● DATA FOR THIS TASK:
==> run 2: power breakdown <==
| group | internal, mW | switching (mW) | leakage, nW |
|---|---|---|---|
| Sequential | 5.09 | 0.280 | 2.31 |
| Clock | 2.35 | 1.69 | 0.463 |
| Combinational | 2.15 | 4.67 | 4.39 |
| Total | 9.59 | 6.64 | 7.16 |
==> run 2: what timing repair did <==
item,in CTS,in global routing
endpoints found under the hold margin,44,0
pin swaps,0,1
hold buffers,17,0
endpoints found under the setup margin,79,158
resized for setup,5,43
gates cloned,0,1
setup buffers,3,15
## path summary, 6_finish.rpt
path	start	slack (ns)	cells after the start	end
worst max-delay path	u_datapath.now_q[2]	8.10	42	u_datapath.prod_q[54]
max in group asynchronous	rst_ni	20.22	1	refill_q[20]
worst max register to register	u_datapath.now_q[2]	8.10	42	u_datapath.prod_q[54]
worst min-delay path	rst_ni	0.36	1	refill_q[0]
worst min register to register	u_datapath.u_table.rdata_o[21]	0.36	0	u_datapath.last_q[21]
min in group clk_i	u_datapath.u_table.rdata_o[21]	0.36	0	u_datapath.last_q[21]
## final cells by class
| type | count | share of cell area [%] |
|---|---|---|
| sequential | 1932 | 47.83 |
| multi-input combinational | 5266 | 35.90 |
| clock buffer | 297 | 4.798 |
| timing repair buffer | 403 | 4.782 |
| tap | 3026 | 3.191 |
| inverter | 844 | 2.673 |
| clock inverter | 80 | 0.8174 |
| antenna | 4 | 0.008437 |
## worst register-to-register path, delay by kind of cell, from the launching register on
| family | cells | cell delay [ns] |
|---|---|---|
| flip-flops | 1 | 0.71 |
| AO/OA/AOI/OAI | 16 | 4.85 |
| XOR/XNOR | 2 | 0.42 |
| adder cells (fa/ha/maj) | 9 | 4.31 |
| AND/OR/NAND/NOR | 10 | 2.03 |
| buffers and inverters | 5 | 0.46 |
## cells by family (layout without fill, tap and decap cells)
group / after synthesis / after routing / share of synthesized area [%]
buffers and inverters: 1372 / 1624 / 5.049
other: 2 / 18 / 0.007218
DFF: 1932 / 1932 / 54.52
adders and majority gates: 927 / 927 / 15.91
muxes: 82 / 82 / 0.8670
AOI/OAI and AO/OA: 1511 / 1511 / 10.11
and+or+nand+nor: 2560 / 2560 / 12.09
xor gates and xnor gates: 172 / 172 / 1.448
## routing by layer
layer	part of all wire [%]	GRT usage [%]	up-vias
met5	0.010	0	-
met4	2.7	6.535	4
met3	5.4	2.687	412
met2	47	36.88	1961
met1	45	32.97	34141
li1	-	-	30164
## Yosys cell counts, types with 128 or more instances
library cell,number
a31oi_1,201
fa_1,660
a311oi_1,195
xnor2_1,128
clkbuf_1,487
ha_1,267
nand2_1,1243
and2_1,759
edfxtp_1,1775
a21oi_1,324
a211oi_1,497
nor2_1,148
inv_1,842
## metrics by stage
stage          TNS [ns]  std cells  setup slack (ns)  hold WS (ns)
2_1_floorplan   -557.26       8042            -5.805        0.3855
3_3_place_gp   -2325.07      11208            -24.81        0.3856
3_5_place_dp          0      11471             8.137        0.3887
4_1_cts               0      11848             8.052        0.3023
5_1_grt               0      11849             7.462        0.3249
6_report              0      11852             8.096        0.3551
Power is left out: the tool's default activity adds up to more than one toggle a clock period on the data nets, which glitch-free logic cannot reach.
--- config.mk ---
export PLATFORM = sky130hd
export DESIGN_NAME = bmp24_stream_decoder_flat
export DESIGN_NICKNAME = d
export VERILOG_FILES = /design/src/hw/rtl/bmpd_pkg.sv /design/src/hw/rtl/bmpd_in_if.sv /design/src/hw/rtl/bmpd_out_if.sv /design/src/hw/rtl/bmpd_parse.sv /design/src/hw/rtl/bmpd_out_reg.sv /design/src/hw/rtl/bmp24_stream_decoder.sv /design/src/flat_wrapper.sv
export SDC_FILE = /design/constraint.sdc
export NUM_CORES = 1
export LEC_CHECK = 0
export BUFFER_PORTS_ARGS = -buffer_cell sky130_fd_sc_hd__buf_2
export CAP_MARGIN = 20
export CORE_AREA = 5 5 272 141
export DETAILED_ROUTE_END_ITERATION = 6
export DIE_AREA = 0 0 277 146
export PLACE_DENSITY = 0.61
export SYNTH_ARGS = -nofsm -noshare
export SYNTH_HDL_FRONTEND = slang
export SYNTH_SLANG_ARGS = --single-unit
--- constraint.sdc ---
create_clock -name clk -period 5.4 [get_ports clk]
set_clock_uncertainty 0.15 [all_clocks]
set_input_delay 0.81 -clock clk [delete_from_list [all_inputs] [get_ports clk]]
set_output_delay 0.81 -clock clk [all_outputs]
set_load 0.005 [all_outputs]
--- src/hw/rtl/bmpd_pkg.sv ---
// bmpd_pkg: shared types, constants and helpers for the 24-bit bitmap decoder
// word layouts for the byte and result channels, parse modes, result kinds
// no dependencies

package bmpd_pkg;

    localparam logic [31:0] MAX_DIM      = 32'd16384;
    localparam int unsigned HEADER_BYTES = 54;
    localparam int unsigned WIDTH_OFS    = 18;
    localparam int unsigned HEIGHT_OFS   = 22;

    localparam logic [5:0] HDR_LAST   = 6'(HEADER_BYTES - 1);
    localparam logic [5:0] WIDTH_LO   = 6'(WIDTH_OFS);
    localparam logic [5:0] WIDTH_HI   = 6'(WIDTH_OFS + 4);
    localparam logic [5:0] HEIGHT_LO  = 6'(HEIGHT_OFS);
    localparam logic [5:0] HEIGHT_HI  = 6'(HEIGHT_OFS + 4);

    typedef enum logic [1:0] {
        KIND_HEADER = 2'd0,
        KIND_PIXEL  = 2'd1,
        KIND_ERROR  = 2'd2
    } kind_t;

    typedef enum logic [3:0] {
        MODE_HEADER = 4'b0001,
        MODE_PIXEL  = 4'b0010,
        MODE_PAD    = 4'b0100,
        MODE_DONE   = 4'b1000
    } mode_t;

    typedef enum logic [1:0] {
        PHASE_BLUE  = 2'd0,
        PHASE_GREEN = 2'd1,
        PHASE_RED   = 2'd2
    } phase_t;

    typedef struct packed {
        logic [7:0] data_byte;
        logic       start_of_file;
    } in_word_t;

    typedef struct packed {
        kind_t       kind;
        logic [7:0]  red;
        logic [7:0]  green;
        logic [7:0]  blue;
        logic [23:0] packed_color;
        logic [13:0] column;
        logic [13:0] row;
        logic        last_pixel;
        logic [14:0] image_width;
        logic [14:0] image_height;
    } out_word_t;

    // saturate a captured dimension for reporting
    function automatic logic [14:0] sat_dim(input logic [31:0] v);
        logic [14:0] s;
        if (v > MAX_DIM)
        begin
            s = MAX_DIM[14:0];
        end
        else
        begin
            s = v[14:0];
        end
        return s;
    endfunction

endpackage

--- src/hw/rtl/bmpd_in_if.sv ---
// bmpd_in_if: valid/ready channel carrying one file byte per word
// depends on bmpd_pkg for the word layout

interface bmpd_in_if;
    logic               valid;
    logic               ready;
    bmpd_pkg::in_word_t data;

    modport source (output valid, output data, input ready);
    modport sink   (input valid, input data, output ready);
endinterface

--- src/hw/rtl/bmpd_out_if.sv ---
// bmpd_out_if: valid/ready channel carrying one decoder result per word
// depends on bmpd_pkg for the word layout

interface bmpd_out_if;
    logic                valid;
    logic                ready;
    bmpd_pkg::out_word_t data;

    modport source (output valid, output data, input ready);
    modport sink   (input valid, input data, output ready);
endinterface
## config.mk

```make
export PLATFORM = sky130hd
export DESIGN_NAME = ppm_segment_decoder_polarity_lock_core
export DESIGN_NICKNAME = d
export VERILOG_FILES = /design/src/hw/rtl/ppmpl_pkg.sv /design/src/hw/rtl/ppmpl_lane.sv /design/src/hw/rtl/ppmpl_front.sv /design/src/hw/rtl/ppmpl_frame_fifo.sv /design/src/hw/rtl/ppmpl_back.sv /design/src/hw/rtl/ppm_segment_decoder_polarity_lock_core.sv
export SDC_FILE = /design/constraint.sdc
export NUM_CORES = 2
export LEC_CHECK = 0
export BUFFER_PORTS_ARGS = -buffer_cell sky130_fd_sc_hd__buf_2
export CAP_MARGIN = 20
export CORE_ASPECT_RATIO = 0.6
export CORE_MARGIN = 4
export CORE_UTILIZATION = 45
export DETAILED_ROUTE_END_ITERATION = 7
export GPL_TIMING_DRIVEN = 1
export PLACE_DENSITY = 0.69
export SLEW_MARGIN = 20
export SYNTH_ARGS = -nofsm -noshare
export SYNTH_HDL_FRONTEND = slang
export SYNTH_SLANG_ARGS = --single-unit
```

## constraint.sdc

```tcl
create_clock -name clk -period 16.7 [get_ports clk]
set_input_delay 3.34 -clock clk [delete_from_list [all_inputs] [get_ports clk]]
set_output_delay 3.34 -clock clk [all_outputs]
set_load 0.02 [all_outputs]
```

● ASSIGNMENT: Return only the part of the records above that opens with the line containing "leakage, nW |" and closes with the line containing "## worst register-to-register", ends included.

● ANSWER TO THE EXERCISE:
| group | internal, mW | switching (mW) | leakage, nW |
|---|---|---|---|
| Sequential | 5.09 | 0.280 | 2.31 |
| Clock | 2.35 | 1.69 | 0.463 |
| Combinational | 2.15 | 4.67 | 4.39 |
| Total | 9.59 | 6.64 | 7.16 |
==> run 2: what timing repair did <==
item,in CTS,in global routing
endpoints found under the hold margin,44,0
pin swaps,0,1
hold buffers,17,0
endpoints found under the setup margin,79,158
resized for setup,5,43
gates cloned,0,1
setup buffers,3,15
## path summary, 6_finish.rpt
path	start	slack (ns)	cells after the start	end
worst max-delay path	u_datapath.now_q[2]	8.10	42	u_datapath.prod_q[54]
max in group asynchronous	rst_ni	20.22	1	refill_q[20]
worst max register to register	u_datapath.now_q[2]	8.10	42	u_datapath.prod_q[54]
worst min-delay path	rst_ni	0.36	1	refill_q[0]
worst min register to register	u_datapath.u_table.rdata_o[21]	0.36	0	u_datapath.last_q[21]
min in group clk_i	u_datapath.u_table.rdata_o[21]	0.36	0	u_datapath.last_q[21]
## final cells by class
| type | count | share of cell area [%] |
|---|---|---|
| sequential | 1932 | 47.83 |
| multi-input combinational | 5266 | 35.90 |
| clock buffer | 297 | 4.798 |
| timing repair buffer | 403 | 4.782 |
| tap | 3026 | 3.191 |
| inverter | 844 | 2.673 |
| clock inverter | 80 | 0.8174 |
| antenna | 4 | 0.008437 |
## worst register-to-register path, delay by kind of cell, from the launching register on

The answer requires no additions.